Duh, I knew that. Gwen could’ve left when she found out Peter Parker was Spiderman, Rose could’ve given up on the Doctor…. But they chose not to, and their lives were different because of that choice.
“I want to go home, Jay. I’m tired of being sick.” I yawned, my arms automatically going to my stomach. Holy heck, it was hurting more and more by the second. Sickness sucks.
“I know, that’s why Ross is here. He’s going to fix you somehow.” She promised. I closed my eyes, not wanting to look at my sexy mate again and see the way his stupidly attractive features were very much not doing away with my sickness the way they were supposed to.
I didn’t open my eyes even as I felt the ground replaced by a man’s arms. It was obvious that Ross had picked me up, but I didn’t comment. After all that had happened, I wasn’t sure how I felt about him.
I had been waiting for my mate for so long, but now that I found him… he wasn’t like I hoped. He was attractive, yeah, but he and I didn’t share the same opinions. He thought I was disrespectful while I thought he was the disrespectful one. It had only been a few minutes, but I was already ready to get home as quick as possible.
What was I going to do? Don’t ask me, I had no idea.
Chapter 4
Ross set me down in the passenger seat of my car. My head was throbbing and there was a hurricane of nausea in my stomach, so I didn’t argue. He could drive, so at least he saved me from that.
Jazz pulled out of the parking lot and Ross drove my car right behind her, following her to my house.
“We’ll go back to Georgia tonight.” He spoke up. I turned to look at him, though my brain was lagging behind.
“We? I am not going to Georgia.” I folded my arms.
“Of course you are. You’re my soulmate.”
Good gracious, was Ross a caveman? Shifter tradition used to say that the female ditched her life as soon as her man made an appearance, but that had been changing drastically in th
e last few years. I know I said I’d happily cuddle with a caveman, but I’d have to change my mind on that if he was a caveman who thought I was his slave rather than his equal.
“Why don’t you just grab your stuff and move here with me?” I narrowed my eyes at the sexy caveman in the seat next to me.
“I’m the Alpha, I can’t just leave our pack.”
“Our pack?” I raised my eyebrows. “Um, what? I’m not your Omega. I’m in charge of admissions and a million other things at Shifty University, and I am not an Omega.” I don’t know why, but I repeated that line. Me, an Omega?
I could barely make it through a day at work without puking for no reason.
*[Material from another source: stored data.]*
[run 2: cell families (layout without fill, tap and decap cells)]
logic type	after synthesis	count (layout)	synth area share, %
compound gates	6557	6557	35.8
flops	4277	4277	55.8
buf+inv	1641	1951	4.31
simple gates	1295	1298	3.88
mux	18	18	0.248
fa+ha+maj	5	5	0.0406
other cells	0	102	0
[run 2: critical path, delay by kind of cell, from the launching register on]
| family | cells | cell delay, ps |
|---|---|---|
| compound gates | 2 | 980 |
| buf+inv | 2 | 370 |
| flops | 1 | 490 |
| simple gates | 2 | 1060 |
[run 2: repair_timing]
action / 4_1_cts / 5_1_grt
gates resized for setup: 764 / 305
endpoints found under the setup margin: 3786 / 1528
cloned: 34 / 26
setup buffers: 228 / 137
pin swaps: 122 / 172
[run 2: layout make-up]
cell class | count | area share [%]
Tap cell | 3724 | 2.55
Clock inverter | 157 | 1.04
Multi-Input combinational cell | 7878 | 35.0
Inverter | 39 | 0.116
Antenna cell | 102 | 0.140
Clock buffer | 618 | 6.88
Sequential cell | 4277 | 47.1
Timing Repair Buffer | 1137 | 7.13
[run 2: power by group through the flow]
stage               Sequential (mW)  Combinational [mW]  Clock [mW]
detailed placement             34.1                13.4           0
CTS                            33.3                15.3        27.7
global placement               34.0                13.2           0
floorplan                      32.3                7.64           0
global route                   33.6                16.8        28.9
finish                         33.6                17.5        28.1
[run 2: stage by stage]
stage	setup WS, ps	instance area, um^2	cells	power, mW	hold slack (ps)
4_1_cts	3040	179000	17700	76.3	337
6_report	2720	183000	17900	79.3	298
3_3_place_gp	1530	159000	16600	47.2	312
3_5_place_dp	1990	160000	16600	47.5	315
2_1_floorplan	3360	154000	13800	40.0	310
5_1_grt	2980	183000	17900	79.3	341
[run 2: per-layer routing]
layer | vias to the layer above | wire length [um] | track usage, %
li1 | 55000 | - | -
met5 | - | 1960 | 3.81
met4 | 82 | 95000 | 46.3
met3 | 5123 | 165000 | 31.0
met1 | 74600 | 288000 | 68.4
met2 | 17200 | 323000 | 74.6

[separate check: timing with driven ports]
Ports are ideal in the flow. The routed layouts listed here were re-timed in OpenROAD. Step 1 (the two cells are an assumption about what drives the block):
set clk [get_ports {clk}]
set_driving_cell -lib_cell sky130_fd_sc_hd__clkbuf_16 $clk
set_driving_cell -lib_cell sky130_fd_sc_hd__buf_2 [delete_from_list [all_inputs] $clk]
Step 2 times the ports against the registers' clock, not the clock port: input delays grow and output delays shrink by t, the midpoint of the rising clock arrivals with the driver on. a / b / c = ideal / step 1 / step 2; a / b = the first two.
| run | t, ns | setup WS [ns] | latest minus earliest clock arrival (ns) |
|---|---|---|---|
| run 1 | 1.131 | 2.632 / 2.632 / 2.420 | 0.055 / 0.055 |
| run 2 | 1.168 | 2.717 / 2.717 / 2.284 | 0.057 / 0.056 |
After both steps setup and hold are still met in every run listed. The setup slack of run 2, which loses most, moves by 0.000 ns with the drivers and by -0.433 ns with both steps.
There was no way I could be anyone’s Omega.
“You’re my mate, that makes you the Omega of the pack.” Ross shrugged.
“Yes, soulmate. Whatever you say. You are my master.” I rolled my eyes, making fun of him in the driest voice I could muster.”
“Joke around all you want, but we have a pack to lead. We’ll shift at four.” Apparently, he already had it all planned out.
“Yeah, that’s not happening.” I looked out the window, turning away from him. Ross growled, and I bit back a smirk. There was something insanely hot about a guy who could hardly control the animal inside him.
“Are you always like this?” he barely managed to ground out the words. His muscles were tense—I could see that despite the hoodie he was wearing, and dang. Those muscles bulged. He was fricking sexy.
And frustrated. I had to lay it all out for him clearly, I figured, so I turned to face him.
“Look,” I put my hand on his arm to calm him down. Instead, it only made him even more tense. “Even if I wanted to go with you, I can’t. I’ve been sick for the last three years, and I haven’t been able to shift forms for more than two minutes since it started. It would be impossible for me to run with you to Georgia.” I explained.
The horror in Ross’s eyes said more than enough, and I pulled my hand away from him. My head throbbed harder than before, and I looked out the window.
“You haven’t shifted in three years?” He demanded, after searching for words for a solid minute.